Singara (τὰ Σίγγαρα, tà Síngara; Syriac: ܫܝܓܪ) was a strongly fortified post at the northern extremity of Mesopotamia, which for a while, as it appears from coins minted there, was occupied by the Romans as an advanced colony against the Persians. It was the camp of legio I Parthica.

==Location==

Its position south-east of Nisibis was indifferently defined by ancient writers, with Stephanus of Byzantium calling it a city of Arabia "near Edessa" and Ptolemy placing it on the Tigris.
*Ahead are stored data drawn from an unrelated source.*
### config.mk
export PLATFORM = sky130hd
export DESIGN_NAME = sab_blend
export DESIGN_NICKNAME = d
export VERILOG_FILES = /design/src/design/sab_pkg.sv /design/src/design/sab_blend.sv
export SDC_FILE = /design/constraint.sdc
export NUM_CORES = 2
export LEC_CHECK = 0
export BUFFER_PORTS_ARGS = -buffer_cell sky130_fd_sc_hd__clkbuf_2
export CAP_MARGIN = 20
export CORE_MARGIN = 3
export CORE_UTILIZATION = 37
export DETAILED_ROUTE_END_ITERATION = 16
export GPL_TIMING_DRIVEN = 0
export HOLD_SLACK_MARGIN = 0.15
export SLEW_MARGIN = 10
export SYNTH_ARGS = -nofsm -noshare
export SYNTH_HDL_FRONTEND = slang
export SYNTH_SLANG_ARGS = --single-unit
export TNS_END_PERCENT = 20
### constraint.sdc
create_clock -name clk -period 8.1 [get_ports clk]
set_input_delay 1.62 -clock clk [delete_from_list [all_inputs] [get_ports clk]]
set_output_delay 1.62 -clock clk [all_outputs]
set_load 0.01 [all_outputs]
==> src/design/sab_pkg.sv <==
`default_nettype none

package sab_pkg;

    // Default geometry, handed to the top-level parameters.
    localparam int SCREEN_W_DEF   = 256;
    localparam int SCREEN_H_DEF   = 256;
    localparam int SPRITE_MAX_DEF = 256;

    // Width of the signed coordinate arithmetic (col + pos - anchor).
    localparam int COORD_W = 18;

    // Width of the screen coordinates on the result channel.
    localparam int PIX_COORD_W = 8;

    // Width of the configuration port address.
    localparam int CFG_AW = 5;

    // Blend constants: full weight is 255 * 256, unit opacity is 256 in Q8.
    localparam logic [15:0] FULL_WEIGHT = 16'd65280;
    localparam logic [8:0]  GALPHA_ONE  = 9'd256;
    localparam logic [7:0]  ALPHA_MAX   = 8'hFF;

    // Register indexes of the configuration port.
    typedef enum logic [2:0] {
        REG_POS_X    = 3'd0,
        REG_POS_Y    = 3'd1,
        REG_ANCHOR_X = 3'd2,
        REG_ANCHOR_Y = 3'd3,
        REG_GALPHA   = 3'd4
    } cfg_reg_t;

    // Configuration values as seen by the datapath.
    typedef struct packed {
        logic [15:0] pos_x;
        logic [15:0] pos_y;
        logic [15:0] anchor_x;
        logic [15:0] anchor_y;
        logic [8:0]  galpha;
    } cfg_t;

    // Truncating division of a blend numerator by 65280.
    // The low byte is dropped first (divide by 256), then the quotient by
    // 255 is formed as (n + 1 + n/256) / 256, which is exact for n <= 65025.
    function automatic logic [7:0] div_full_weight(input logic [23:0] num);
        logic [15:0] n;
        logic [16:0] sum;
        n   = num[23:8];
        sum = 17'(n) + 17'd1 + 17'(n[15:8]);
        return sum[15:8];
    endfunction

endpackage

`default_nettype wire

==> src/design/sab_cfg.sv <==
`default_nettype none

module sab_cfg (
    input  wire logic                       clk,
    input  wire logic                       rst_n,
    input  wire logic                       psel,
    input  wire logic                       penable,
    input  wire logic                       pwrite,
    input  wire logic [sab_pkg::CFG_AW-1:0] paddr,
    input  wire logic [31:0]                pwdata,
    output logic      [31:0]                prdata,
    output logic                            pready,
    output sab_pkg::cfg_t                   cfg
);

    logic [15:0]       pos_x_reg;
    logic [15:0]       pos_y_reg;
    logic [15:0]       anchor_x_reg;
    logic [15:0]       anchor_y_reg;
    logic [8:0]        galpha_reg;
    logic              wr_en;
    sab_pkg::cfg_reg_t reg_idx;

    // The port never inserts wait states.
    assign pready  = 1'b1;
    assign wr_en   = psel && penable && pwrite && pready;
    assign reg_idx = sab_pkg::cfg_reg_t'(paddr[sab_pkg::CFG_AW-1:2]);

    // Register writes; indexes past the list are ignored.
    always_ff @(posedge clk or negedge rst_n)
    begin
        if (!rst_n)
        begin
            pos_x_reg    <= '0;
            pos_y_reg    <= '0;
            anchor_x_reg <= '0;
            anchor_y_reg <= '0;
            galpha_reg   <= sab_pkg::GALPHA_ONE;
        end
        else if (wr_en)
        begin
            unique case (reg_idx)
                sab_pkg::REG_POS_X:    pos_x_reg    <= pwdata[15:0];
                sab_pkg::REG_POS_Y:    pos_y_reg    <= pwdata[15:0];
                sab_pkg::REG_ANCHOR_X: anchor_x_reg <= pwdata[15:0];
                sab_pkg::REG_ANCHOR_Y: anchor_y_reg <= pwdata[15:0];
                sab_pkg::REG_GALPHA:   galpha_reg   <= pwdata[8:0];
                default:
                begin
                end
            endcase
        end
    end

    // Read-back of the stored values.
    always_comb
    begin
        unique case (reg_idx)
            sab_pkg::REG_POS_X:    prdata = {16'b0, pos_x_reg};
            sab_pkg::REG_POS_Y:    prdata = {16'b0, pos_y_reg};
            sab_pkg::REG_ANCHOR_X: prdata = {16'b0, anchor_x_reg};
            sab_pkg::REG_ANCHOR_Y: prdata = {16'b0, anchor_y_reg};
            sab_pkg::REG_GALPHA:   prdata = {23'b0, galpha_reg};
            default:               prdata = '0;
        endcase
    end

    assign cfg.pos_x    = pos_x_reg;
    assign cfg.pos_y    = pos_y_reg;
    assign cfg.anchor_x = anchor_x_reg;
    assign cfg.anchor_y = anchor_y_reg;
    assign cfg.galpha   = galpha_reg;

endmodule

`default_nettype wire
There is no doubt, however, that it and its adjacent mountain (ὸ Σίγγαρας ὄρος, ò Síngaras óros) were the predecessors of the modern Sinjar and Mount Sinjar in modern Iraq's Nineveh Plains.

==History==
It was first taken by the Romans during Trajan's eastern campaigns, when general Lusius Quietus captured the city without a fight in the winter of 114. Although it was abandoned following the Roman withdrawal from Mesopotamia in 117, the city became once again part of the Roman Empire with the Parthian campaign of Septimius Severus in 197. The city was raised by Severus to the status of a Roman colony, as is attested by the legend found on some of the coins minted there during the reign of Gordian III: ΑΥΡ. ϹΕΠ. ΚΟΛ. ϹΙΝΓΑΡΑ., which is Greek script for the city's Latin name, Aurelia Septimia Colonia Singara. It remained one of the easternmost outposts of the Roman Empire throughout the 3rd century. It was the scene of a celebrated nocturnal conflict during a siege of the city in 344 by Sassanid King Shapur II, the result of which was so unsatisfactory that both sides claimed the victory. Still later, in 359/360, during the reign of Constantius II, it is recorded that it underwent a celebrated siege, and at length was carried by the Persians by storm, though gallantly defended by the townspeople and two legions. The country around it is stated by Ammianus Marcellinus and Theophylact Simocatta to have been extremely arid, which rendered it equally difficult to take or to relieve from a distance. The city was destroyed in 578, during the Byzantine-Sasanian War of 572–591.